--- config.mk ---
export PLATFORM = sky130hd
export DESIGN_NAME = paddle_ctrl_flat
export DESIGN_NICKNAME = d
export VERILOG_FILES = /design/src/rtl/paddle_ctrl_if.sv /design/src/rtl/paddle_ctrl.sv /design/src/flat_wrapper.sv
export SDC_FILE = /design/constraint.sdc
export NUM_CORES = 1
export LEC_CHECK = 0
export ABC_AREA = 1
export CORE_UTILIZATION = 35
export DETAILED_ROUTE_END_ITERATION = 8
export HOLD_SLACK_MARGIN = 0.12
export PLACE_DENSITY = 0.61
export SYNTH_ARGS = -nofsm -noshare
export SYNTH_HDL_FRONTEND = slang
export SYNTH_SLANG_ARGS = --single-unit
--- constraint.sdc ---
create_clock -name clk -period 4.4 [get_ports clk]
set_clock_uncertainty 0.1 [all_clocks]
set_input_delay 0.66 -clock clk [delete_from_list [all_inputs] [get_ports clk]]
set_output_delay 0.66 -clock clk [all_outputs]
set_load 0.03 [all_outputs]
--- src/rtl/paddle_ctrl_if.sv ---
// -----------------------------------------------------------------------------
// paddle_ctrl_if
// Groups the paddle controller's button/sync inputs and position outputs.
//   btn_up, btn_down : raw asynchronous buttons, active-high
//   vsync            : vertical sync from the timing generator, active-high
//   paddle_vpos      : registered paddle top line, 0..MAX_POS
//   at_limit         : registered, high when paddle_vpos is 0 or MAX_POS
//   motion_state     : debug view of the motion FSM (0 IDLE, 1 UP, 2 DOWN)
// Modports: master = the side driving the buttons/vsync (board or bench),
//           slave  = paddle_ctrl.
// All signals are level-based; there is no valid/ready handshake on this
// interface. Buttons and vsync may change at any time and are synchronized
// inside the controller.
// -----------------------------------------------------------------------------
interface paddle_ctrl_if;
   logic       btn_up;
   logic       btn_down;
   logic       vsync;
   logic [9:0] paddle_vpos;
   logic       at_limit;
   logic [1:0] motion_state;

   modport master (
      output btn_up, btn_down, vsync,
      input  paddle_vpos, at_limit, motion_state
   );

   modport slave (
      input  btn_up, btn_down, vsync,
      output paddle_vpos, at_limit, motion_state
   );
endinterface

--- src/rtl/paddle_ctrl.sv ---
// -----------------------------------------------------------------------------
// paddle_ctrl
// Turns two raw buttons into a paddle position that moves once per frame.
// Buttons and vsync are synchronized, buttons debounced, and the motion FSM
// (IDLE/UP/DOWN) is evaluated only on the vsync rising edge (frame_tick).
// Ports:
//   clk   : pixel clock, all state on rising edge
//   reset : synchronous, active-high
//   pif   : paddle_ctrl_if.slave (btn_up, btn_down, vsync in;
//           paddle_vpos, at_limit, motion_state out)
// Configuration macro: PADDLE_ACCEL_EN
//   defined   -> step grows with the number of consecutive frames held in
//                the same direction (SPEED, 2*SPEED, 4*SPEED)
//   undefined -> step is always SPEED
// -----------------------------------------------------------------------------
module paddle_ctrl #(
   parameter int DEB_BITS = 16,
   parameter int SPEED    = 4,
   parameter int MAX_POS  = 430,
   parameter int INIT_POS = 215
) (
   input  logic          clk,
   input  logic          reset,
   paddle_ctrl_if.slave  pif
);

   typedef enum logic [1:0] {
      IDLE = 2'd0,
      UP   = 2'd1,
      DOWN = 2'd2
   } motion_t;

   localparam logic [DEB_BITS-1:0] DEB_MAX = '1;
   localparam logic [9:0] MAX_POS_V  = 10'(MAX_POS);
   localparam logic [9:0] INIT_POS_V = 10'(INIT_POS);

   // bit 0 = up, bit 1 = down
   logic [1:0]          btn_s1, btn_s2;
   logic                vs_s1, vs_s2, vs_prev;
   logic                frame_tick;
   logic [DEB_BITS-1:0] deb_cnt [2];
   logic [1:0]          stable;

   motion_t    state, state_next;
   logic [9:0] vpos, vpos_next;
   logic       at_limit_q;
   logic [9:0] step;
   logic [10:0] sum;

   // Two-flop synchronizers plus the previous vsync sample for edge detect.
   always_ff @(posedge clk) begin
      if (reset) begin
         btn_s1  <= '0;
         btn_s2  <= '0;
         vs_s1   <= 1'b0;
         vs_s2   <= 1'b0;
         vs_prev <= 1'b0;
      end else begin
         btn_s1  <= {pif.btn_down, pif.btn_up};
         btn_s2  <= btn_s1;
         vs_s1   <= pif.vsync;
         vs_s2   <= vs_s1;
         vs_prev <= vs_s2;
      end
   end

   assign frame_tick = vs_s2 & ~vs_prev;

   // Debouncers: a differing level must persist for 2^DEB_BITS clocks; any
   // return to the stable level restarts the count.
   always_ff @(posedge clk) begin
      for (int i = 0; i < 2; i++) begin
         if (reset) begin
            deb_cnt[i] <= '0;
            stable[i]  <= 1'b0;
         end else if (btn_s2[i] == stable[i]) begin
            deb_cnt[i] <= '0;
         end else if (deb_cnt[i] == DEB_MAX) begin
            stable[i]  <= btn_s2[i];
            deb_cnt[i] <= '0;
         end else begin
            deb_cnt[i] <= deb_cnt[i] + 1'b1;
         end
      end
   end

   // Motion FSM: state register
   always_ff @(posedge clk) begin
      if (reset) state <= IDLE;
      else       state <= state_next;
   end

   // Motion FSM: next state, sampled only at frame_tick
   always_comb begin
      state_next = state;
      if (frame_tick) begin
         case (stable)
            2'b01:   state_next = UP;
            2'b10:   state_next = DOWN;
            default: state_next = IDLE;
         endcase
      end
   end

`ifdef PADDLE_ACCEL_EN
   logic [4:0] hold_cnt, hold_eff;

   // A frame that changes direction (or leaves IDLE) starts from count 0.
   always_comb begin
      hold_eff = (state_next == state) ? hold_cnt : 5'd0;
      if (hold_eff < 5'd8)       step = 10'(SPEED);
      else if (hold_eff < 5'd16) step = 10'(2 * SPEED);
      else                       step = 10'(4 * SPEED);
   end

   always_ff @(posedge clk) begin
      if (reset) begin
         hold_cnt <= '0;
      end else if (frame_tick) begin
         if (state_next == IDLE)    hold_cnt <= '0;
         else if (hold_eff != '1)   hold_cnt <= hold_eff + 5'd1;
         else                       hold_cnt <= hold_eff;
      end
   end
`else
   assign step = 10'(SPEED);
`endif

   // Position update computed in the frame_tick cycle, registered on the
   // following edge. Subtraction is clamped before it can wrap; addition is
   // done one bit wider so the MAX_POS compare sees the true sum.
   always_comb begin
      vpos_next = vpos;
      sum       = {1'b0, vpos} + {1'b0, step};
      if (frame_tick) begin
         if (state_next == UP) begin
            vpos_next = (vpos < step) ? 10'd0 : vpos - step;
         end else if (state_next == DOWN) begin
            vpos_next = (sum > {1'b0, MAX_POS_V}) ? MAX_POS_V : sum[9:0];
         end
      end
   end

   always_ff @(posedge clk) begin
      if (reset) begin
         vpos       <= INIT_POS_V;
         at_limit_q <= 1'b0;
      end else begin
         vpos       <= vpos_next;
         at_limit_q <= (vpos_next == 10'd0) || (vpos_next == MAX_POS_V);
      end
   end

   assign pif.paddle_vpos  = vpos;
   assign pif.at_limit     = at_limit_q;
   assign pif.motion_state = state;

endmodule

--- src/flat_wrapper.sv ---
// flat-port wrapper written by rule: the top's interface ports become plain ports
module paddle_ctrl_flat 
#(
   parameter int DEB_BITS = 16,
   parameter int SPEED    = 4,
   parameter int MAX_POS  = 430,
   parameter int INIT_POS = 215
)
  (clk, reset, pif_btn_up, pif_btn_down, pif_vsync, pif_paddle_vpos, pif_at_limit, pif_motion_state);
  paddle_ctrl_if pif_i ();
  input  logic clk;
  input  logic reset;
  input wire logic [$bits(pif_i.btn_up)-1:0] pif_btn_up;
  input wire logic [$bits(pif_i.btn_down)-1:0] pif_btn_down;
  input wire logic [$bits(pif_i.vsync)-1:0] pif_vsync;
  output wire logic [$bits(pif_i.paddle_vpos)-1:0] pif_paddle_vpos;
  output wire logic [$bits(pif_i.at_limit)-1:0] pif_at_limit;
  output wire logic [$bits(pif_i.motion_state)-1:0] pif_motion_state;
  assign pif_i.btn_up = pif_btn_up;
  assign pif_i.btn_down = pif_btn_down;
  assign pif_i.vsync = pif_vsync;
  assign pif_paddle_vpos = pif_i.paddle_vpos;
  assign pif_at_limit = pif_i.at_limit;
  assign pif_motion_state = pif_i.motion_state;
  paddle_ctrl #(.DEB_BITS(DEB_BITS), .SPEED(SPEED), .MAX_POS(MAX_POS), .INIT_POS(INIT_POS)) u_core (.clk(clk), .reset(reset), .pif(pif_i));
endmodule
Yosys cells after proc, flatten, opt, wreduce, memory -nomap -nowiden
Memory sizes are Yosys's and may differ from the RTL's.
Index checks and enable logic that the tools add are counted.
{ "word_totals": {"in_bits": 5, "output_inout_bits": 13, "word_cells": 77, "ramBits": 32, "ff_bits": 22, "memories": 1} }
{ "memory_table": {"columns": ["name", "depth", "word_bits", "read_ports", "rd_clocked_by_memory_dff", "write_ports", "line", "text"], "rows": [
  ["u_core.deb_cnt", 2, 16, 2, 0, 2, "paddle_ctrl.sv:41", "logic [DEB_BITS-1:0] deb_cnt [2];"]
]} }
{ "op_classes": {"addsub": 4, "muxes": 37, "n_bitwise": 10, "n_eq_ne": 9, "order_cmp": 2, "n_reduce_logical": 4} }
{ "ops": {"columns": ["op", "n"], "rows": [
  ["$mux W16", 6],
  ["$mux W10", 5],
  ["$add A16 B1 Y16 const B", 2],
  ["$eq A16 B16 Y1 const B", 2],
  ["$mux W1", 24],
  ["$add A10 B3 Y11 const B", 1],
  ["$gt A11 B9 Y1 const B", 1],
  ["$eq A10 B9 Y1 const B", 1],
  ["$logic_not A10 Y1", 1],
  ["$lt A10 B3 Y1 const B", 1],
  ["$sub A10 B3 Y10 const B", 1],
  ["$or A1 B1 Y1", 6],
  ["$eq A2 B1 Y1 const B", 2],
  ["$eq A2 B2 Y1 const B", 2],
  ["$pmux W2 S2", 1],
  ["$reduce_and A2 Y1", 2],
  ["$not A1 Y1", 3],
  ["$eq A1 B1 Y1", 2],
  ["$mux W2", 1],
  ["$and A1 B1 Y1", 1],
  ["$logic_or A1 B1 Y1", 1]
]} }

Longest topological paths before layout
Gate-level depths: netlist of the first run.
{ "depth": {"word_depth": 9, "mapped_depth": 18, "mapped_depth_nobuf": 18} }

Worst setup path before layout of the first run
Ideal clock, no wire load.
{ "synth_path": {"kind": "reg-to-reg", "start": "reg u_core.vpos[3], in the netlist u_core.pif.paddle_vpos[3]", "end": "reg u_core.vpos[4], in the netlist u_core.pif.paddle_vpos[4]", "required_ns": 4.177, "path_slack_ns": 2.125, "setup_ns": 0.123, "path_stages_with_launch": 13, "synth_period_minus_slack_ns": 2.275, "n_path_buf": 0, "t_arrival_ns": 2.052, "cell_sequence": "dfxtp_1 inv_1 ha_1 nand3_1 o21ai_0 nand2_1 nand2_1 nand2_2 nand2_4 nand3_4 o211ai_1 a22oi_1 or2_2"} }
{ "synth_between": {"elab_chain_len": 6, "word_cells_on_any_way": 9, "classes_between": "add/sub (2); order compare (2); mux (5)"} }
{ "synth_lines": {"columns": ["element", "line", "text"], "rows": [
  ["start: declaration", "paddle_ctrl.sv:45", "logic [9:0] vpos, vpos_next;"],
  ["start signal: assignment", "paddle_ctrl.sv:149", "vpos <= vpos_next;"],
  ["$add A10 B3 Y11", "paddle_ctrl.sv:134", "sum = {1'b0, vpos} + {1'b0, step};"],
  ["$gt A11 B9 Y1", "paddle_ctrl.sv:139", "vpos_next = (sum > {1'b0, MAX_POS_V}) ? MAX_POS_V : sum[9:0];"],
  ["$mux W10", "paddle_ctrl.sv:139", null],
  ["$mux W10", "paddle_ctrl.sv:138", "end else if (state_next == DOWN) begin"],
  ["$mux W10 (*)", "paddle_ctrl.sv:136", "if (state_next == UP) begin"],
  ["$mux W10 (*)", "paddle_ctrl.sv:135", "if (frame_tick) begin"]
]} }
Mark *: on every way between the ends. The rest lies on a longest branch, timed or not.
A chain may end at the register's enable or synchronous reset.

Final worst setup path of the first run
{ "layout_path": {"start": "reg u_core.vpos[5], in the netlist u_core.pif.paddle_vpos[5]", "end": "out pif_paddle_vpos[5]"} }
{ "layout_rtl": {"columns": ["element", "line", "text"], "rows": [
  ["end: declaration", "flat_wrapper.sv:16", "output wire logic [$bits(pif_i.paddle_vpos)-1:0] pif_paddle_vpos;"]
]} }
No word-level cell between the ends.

What to do
In the data above, which lines lie between the line with "Ideal clock, no wire load." and the line with "u_core.vpos[3], in the", inclusive? Print those lines exactly and nothing else.

Answer area
Ideal clock, no wire load.
{ "synth_path": {"kind": "reg-to-reg", "start": "reg u_core.vpos[3], in the netlist u_core.pif.paddle_vpos[3]", "end": "reg u_core.vpos[4], in the netlist u_core.pif.paddle_vpos[4]", "required_ns": 4.177, "path_slack_ns": 2.125, "setup_ns": 0.123, "path_stages_with_launch": 13, "synth_period_minus_slack_ns": 2.275, "n_path_buf": 0, "t_arrival_ns": 2.052, "cell_sequence": "dfxtp_1 inv_1 ha_1 nand3_1 o21ai_0 nand2_1 nand2_1 nand2_2 nand2_4 nand3_4 o211ai_1 a22oi_1 or2_2"} }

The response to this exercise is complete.